PROBLEM DETAILS —
For this exercise, please reproduce the records below word for word, from the first line through the line with "export LEC_CHECK = 0".

DATA SHOWN —
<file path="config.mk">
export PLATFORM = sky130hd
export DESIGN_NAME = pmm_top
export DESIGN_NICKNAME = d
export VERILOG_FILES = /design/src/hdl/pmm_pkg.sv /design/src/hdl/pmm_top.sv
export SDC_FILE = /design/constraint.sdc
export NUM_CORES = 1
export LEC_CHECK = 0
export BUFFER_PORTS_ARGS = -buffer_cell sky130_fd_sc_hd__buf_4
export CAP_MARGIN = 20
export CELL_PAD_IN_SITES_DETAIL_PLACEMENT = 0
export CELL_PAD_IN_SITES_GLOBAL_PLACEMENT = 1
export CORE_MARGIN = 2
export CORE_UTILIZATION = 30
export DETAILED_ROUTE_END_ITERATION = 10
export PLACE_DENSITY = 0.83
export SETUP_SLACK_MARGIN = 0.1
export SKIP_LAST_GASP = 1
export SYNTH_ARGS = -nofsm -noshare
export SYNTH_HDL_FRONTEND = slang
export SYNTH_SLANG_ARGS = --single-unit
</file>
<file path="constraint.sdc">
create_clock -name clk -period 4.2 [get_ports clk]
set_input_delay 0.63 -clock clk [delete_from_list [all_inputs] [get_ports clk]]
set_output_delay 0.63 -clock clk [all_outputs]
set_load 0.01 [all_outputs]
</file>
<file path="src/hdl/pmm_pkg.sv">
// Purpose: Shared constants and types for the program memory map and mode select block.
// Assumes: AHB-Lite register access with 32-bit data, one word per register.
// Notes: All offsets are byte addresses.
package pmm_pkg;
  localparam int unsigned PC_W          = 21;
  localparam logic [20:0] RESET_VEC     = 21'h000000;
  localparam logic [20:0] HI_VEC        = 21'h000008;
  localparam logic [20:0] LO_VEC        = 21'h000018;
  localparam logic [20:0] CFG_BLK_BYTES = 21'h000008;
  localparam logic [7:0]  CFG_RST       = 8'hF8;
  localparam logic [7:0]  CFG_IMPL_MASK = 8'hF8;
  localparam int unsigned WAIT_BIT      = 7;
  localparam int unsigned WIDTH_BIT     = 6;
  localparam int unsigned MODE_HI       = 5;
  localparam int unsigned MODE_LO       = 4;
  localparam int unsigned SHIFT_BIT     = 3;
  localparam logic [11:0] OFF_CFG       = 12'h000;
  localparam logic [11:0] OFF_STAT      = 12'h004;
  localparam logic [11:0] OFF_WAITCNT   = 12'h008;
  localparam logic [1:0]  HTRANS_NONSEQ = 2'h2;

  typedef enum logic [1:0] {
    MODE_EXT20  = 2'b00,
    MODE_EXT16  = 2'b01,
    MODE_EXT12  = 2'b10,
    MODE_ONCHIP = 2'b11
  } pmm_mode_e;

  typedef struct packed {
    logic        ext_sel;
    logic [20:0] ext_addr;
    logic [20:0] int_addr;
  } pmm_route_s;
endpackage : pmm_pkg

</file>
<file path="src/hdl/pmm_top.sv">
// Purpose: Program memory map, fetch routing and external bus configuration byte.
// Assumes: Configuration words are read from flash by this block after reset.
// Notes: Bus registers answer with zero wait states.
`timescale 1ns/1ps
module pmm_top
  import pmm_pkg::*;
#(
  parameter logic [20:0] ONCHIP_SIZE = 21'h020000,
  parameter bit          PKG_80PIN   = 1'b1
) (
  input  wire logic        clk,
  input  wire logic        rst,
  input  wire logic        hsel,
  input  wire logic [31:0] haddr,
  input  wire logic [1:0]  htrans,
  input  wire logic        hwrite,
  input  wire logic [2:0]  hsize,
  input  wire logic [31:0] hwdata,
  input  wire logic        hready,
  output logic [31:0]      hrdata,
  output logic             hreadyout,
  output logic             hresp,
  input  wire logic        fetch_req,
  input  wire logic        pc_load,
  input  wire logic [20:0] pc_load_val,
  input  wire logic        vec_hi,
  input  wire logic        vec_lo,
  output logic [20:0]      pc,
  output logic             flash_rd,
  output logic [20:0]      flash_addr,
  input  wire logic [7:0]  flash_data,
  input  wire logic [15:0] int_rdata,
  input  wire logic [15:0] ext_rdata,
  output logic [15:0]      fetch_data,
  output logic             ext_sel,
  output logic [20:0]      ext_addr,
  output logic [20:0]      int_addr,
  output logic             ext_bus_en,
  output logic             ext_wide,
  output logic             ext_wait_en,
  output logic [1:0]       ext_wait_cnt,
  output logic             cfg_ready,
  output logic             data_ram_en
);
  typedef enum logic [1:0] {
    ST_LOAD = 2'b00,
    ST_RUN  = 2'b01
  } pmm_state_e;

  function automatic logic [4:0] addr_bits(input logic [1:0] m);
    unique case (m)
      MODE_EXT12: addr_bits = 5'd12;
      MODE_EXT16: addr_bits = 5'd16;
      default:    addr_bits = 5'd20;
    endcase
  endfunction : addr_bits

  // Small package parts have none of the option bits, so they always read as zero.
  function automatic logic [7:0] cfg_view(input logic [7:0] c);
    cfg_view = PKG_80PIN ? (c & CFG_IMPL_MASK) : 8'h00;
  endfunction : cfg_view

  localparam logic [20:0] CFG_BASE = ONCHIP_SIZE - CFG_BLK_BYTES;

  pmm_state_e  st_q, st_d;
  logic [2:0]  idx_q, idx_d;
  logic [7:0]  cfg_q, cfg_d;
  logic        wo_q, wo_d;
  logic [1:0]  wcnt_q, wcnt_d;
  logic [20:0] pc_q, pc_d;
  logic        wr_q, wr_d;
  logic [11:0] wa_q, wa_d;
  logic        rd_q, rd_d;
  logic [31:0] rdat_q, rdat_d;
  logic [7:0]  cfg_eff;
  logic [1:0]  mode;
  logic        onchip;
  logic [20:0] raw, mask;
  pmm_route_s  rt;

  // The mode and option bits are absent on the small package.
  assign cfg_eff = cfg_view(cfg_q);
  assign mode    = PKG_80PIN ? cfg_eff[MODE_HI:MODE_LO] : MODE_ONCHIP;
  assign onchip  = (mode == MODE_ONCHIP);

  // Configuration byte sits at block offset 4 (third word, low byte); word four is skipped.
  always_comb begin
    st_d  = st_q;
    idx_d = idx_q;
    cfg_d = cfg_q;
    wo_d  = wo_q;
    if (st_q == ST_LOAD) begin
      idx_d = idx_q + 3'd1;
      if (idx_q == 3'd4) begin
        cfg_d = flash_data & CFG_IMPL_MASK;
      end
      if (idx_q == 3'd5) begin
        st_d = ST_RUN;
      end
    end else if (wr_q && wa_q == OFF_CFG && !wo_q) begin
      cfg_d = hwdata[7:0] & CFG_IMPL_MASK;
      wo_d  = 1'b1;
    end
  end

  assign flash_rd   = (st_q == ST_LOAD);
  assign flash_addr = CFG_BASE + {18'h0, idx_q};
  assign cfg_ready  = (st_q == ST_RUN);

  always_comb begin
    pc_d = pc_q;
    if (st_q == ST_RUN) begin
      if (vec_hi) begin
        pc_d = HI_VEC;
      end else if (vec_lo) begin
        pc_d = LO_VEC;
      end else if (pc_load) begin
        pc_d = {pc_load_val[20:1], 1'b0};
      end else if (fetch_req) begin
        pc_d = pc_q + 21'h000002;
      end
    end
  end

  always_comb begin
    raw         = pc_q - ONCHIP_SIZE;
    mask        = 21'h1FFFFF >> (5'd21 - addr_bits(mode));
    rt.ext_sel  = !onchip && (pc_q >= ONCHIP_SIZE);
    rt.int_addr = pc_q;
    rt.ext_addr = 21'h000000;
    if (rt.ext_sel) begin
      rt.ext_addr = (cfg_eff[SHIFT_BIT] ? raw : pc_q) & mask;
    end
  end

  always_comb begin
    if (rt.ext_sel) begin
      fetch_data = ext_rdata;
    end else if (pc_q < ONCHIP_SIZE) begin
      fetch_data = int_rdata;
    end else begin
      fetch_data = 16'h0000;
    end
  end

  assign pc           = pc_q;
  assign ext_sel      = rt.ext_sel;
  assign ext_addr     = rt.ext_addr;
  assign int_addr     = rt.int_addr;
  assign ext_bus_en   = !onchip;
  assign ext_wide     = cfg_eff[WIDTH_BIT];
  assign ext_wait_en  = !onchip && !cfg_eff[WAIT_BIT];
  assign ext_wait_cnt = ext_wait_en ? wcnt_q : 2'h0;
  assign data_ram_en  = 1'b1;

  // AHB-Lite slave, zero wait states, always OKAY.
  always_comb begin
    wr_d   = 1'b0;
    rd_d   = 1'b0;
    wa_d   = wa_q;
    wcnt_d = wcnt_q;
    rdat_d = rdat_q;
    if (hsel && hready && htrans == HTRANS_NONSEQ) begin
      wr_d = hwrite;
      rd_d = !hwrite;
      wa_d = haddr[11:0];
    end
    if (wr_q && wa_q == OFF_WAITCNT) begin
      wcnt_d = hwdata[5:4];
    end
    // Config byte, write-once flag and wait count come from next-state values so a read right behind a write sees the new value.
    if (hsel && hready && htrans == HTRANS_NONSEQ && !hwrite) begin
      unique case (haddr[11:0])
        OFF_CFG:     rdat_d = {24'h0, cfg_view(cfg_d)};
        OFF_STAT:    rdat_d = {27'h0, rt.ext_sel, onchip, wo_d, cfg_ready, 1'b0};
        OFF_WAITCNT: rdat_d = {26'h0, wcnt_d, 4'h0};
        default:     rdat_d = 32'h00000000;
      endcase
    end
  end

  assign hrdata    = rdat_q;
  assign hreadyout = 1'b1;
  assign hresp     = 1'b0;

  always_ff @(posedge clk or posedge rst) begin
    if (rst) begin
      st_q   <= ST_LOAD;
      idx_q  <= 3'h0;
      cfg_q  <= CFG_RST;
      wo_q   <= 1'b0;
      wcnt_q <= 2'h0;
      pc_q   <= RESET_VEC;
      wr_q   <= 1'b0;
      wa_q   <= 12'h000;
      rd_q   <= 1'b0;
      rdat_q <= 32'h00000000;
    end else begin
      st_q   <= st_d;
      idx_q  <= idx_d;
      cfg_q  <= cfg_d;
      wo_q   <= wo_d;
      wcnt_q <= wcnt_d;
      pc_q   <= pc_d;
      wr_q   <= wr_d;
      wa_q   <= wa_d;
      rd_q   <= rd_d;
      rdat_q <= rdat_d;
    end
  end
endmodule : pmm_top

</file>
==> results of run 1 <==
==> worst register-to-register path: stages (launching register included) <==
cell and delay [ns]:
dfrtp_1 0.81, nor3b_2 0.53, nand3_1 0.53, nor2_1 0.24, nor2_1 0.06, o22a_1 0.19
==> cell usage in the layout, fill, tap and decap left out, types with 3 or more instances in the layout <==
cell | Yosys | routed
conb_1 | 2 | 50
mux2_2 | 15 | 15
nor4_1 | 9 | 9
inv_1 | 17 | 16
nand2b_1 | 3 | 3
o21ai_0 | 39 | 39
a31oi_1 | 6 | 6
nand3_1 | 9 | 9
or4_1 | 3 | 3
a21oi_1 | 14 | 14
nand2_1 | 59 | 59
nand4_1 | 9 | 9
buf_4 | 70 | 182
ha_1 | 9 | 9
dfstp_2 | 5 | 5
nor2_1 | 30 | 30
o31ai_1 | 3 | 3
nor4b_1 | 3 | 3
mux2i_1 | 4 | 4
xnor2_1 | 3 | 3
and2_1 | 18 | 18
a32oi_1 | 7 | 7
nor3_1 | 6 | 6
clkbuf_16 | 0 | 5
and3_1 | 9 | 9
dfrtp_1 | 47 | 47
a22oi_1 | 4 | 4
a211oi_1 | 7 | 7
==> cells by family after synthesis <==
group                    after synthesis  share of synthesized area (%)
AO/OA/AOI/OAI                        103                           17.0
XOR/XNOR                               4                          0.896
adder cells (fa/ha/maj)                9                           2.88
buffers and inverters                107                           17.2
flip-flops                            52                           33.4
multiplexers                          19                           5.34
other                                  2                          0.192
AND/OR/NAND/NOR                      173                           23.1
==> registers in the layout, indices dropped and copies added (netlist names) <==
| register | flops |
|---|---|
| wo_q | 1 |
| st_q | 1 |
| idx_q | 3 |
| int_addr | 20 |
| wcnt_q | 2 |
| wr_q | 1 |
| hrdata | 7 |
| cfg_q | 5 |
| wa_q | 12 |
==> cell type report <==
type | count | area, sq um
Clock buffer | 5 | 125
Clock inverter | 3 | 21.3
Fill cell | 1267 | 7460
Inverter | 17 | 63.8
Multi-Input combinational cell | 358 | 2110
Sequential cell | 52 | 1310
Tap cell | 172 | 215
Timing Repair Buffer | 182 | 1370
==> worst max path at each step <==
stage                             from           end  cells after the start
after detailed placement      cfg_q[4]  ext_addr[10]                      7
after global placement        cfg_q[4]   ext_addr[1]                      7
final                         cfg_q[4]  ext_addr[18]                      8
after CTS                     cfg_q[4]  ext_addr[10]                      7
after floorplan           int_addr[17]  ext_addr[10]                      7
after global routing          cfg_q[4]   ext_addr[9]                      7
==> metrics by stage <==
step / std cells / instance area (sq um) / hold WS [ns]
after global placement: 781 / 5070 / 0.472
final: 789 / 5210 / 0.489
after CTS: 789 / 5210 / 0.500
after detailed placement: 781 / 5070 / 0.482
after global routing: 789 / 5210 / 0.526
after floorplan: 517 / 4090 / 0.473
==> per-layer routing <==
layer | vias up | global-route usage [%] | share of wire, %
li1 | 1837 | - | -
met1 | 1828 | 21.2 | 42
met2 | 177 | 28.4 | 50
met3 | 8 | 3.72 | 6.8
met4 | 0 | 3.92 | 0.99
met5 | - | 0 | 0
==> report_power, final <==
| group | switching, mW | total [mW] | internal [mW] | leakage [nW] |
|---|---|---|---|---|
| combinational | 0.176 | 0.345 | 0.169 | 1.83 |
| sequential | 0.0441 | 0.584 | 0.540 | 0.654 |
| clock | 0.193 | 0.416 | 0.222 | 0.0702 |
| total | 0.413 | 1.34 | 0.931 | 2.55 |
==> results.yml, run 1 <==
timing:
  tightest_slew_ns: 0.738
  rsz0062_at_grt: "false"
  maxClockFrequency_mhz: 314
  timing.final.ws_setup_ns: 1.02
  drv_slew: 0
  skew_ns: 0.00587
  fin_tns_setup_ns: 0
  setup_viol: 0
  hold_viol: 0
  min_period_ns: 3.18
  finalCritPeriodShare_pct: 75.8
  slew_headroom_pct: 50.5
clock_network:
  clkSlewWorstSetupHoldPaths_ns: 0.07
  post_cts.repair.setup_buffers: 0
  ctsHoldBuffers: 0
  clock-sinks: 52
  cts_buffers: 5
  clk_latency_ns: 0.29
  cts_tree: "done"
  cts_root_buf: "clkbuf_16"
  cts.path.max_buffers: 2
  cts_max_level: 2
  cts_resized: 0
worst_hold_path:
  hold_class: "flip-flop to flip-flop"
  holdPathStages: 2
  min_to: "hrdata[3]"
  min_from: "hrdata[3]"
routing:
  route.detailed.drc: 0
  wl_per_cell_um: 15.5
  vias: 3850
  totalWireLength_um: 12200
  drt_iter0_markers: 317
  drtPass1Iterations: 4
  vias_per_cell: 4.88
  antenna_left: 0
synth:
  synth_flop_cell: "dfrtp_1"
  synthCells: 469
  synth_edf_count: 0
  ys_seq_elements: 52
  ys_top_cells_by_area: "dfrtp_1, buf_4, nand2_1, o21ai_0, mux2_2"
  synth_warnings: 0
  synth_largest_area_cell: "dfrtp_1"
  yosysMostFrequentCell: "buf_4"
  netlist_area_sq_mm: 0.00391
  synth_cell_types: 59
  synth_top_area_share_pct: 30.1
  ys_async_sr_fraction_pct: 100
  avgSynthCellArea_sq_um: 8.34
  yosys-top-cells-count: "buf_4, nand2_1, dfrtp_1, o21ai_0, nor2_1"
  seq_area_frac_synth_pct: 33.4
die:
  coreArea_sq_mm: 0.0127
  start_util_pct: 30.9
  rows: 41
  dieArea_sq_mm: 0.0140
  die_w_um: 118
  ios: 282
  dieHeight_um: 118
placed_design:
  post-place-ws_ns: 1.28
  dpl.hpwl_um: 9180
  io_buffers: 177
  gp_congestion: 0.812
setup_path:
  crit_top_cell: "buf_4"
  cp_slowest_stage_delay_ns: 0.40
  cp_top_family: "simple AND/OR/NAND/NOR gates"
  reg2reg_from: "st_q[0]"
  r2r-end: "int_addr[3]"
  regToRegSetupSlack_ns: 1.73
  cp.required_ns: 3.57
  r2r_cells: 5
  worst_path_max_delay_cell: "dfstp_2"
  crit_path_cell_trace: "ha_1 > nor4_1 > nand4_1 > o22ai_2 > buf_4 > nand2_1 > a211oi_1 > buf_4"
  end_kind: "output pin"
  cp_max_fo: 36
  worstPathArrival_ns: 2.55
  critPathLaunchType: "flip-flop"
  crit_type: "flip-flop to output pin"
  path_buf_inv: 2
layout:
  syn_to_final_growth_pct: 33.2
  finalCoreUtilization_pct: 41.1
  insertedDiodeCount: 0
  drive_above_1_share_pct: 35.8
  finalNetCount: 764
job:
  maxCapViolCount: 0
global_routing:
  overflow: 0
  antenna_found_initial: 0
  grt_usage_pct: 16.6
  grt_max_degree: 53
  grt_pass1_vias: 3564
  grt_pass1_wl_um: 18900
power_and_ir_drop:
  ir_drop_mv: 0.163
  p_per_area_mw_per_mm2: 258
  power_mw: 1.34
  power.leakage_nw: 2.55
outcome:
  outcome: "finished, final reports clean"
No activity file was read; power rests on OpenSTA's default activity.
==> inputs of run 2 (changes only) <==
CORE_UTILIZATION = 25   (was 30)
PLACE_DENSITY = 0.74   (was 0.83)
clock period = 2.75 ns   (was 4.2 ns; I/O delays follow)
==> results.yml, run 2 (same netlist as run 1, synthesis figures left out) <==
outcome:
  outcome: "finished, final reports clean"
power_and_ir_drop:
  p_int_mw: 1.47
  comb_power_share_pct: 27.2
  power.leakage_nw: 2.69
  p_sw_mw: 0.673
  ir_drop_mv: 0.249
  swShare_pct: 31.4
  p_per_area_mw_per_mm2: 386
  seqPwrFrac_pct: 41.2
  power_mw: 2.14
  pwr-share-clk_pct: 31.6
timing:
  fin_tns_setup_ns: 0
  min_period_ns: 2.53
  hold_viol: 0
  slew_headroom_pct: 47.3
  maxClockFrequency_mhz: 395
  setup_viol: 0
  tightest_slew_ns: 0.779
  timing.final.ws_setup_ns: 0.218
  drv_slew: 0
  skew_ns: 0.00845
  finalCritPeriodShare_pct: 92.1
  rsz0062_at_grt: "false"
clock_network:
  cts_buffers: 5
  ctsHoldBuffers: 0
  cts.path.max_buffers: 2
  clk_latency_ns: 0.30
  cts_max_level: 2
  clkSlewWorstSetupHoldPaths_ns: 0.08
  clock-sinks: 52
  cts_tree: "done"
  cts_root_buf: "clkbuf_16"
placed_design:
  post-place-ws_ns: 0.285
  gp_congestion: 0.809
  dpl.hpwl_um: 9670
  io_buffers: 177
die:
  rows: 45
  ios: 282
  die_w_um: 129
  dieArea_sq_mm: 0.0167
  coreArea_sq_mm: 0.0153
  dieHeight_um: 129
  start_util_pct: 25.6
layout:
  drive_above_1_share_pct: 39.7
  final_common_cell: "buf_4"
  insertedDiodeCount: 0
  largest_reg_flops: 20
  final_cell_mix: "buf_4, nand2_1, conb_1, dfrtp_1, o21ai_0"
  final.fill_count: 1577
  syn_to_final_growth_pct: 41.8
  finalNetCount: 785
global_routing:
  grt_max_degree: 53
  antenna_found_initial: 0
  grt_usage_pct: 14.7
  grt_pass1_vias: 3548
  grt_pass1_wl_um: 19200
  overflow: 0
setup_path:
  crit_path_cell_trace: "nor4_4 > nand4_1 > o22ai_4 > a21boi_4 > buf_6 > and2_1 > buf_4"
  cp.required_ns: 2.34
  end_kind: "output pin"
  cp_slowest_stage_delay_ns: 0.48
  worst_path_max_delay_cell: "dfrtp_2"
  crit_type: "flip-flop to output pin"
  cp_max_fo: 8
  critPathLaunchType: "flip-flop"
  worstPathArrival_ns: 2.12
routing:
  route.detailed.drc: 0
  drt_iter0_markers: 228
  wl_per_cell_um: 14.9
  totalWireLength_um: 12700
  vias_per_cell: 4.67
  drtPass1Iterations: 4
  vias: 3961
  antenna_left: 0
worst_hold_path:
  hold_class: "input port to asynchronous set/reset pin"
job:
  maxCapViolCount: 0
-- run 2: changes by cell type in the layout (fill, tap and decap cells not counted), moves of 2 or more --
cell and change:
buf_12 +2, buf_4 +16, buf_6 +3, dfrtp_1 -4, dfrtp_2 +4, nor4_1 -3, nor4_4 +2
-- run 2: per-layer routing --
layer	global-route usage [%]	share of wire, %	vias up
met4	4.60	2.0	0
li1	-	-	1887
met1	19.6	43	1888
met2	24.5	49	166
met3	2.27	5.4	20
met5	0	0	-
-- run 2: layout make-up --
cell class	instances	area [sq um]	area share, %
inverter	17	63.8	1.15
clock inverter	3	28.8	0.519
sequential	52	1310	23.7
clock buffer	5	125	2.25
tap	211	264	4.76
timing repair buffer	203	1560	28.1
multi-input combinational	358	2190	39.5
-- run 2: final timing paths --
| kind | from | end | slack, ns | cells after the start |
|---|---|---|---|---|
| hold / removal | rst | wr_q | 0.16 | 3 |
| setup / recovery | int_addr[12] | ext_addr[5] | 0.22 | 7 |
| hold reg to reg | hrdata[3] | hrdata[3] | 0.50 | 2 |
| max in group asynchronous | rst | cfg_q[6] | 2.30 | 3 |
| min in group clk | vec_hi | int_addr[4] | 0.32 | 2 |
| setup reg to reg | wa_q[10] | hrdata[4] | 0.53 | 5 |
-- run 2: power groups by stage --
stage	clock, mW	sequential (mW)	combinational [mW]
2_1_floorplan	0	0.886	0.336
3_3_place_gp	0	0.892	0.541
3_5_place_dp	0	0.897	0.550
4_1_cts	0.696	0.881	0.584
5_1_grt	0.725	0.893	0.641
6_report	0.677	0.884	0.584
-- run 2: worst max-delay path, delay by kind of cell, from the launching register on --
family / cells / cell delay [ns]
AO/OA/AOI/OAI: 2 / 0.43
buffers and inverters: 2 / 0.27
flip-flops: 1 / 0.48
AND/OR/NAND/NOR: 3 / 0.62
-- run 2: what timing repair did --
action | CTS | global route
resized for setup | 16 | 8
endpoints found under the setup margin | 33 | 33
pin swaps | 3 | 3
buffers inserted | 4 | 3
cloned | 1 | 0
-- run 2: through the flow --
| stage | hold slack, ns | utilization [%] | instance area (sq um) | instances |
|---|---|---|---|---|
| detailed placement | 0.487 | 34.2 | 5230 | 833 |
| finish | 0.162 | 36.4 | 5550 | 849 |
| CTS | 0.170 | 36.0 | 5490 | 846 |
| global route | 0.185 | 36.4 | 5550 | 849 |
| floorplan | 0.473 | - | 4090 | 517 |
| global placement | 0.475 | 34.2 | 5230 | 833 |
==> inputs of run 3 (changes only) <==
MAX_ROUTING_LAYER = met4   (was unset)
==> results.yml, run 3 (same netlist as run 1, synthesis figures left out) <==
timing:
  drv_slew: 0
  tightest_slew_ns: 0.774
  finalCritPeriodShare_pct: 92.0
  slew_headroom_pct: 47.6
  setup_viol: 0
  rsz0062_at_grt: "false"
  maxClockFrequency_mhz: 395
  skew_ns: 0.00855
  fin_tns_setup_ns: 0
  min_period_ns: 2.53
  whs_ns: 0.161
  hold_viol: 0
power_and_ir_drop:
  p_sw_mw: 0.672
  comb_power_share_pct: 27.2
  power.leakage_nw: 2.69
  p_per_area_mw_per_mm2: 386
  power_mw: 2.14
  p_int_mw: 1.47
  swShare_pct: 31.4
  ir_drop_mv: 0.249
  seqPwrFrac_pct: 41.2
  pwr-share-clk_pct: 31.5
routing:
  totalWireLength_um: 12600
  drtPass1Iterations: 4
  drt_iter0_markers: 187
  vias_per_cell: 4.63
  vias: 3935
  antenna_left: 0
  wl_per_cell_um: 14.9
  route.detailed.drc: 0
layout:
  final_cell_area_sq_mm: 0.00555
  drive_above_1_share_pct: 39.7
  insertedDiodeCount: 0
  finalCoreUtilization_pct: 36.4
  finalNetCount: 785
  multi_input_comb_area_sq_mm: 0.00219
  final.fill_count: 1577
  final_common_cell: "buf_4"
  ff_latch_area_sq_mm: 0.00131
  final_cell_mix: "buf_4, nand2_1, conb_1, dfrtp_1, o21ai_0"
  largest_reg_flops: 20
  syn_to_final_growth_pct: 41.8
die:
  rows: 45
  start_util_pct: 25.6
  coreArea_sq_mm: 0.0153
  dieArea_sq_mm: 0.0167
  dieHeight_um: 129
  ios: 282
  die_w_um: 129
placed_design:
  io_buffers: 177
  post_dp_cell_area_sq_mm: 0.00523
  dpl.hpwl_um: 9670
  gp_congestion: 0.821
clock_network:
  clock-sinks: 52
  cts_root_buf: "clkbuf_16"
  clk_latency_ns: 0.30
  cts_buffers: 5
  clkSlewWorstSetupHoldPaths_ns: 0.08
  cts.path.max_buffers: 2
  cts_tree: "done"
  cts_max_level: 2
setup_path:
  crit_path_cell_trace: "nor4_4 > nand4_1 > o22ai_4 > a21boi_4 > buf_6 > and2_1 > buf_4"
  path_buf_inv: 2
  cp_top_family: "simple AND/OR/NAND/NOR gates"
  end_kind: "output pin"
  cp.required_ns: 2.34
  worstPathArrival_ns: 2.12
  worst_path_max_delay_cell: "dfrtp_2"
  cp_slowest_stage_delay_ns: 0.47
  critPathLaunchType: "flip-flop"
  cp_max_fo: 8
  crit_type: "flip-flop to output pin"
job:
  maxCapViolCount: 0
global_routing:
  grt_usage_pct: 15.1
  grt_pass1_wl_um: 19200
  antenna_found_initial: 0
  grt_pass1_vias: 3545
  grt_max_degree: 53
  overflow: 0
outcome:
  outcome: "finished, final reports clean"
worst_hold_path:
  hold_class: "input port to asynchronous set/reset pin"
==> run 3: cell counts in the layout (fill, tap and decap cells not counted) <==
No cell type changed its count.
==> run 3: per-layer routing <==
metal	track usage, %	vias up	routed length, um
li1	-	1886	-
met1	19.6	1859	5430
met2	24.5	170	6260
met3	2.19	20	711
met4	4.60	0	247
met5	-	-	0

OUTPUT FOR THIS EXERCISE —
<file path="config.mk">
export PLATFORM = sky130hd
export DESIGN_NAME = pmm_top
export DESIGN_NICKNAME = d
export VERILOG_FILES = /design/src/hdl/pmm_pkg.sv /design/src/hdl/pmm_top.sv
export SDC_FILE = /design/constraint.sdc
export NUM_CORES = 1
export LEC_CHECK = 0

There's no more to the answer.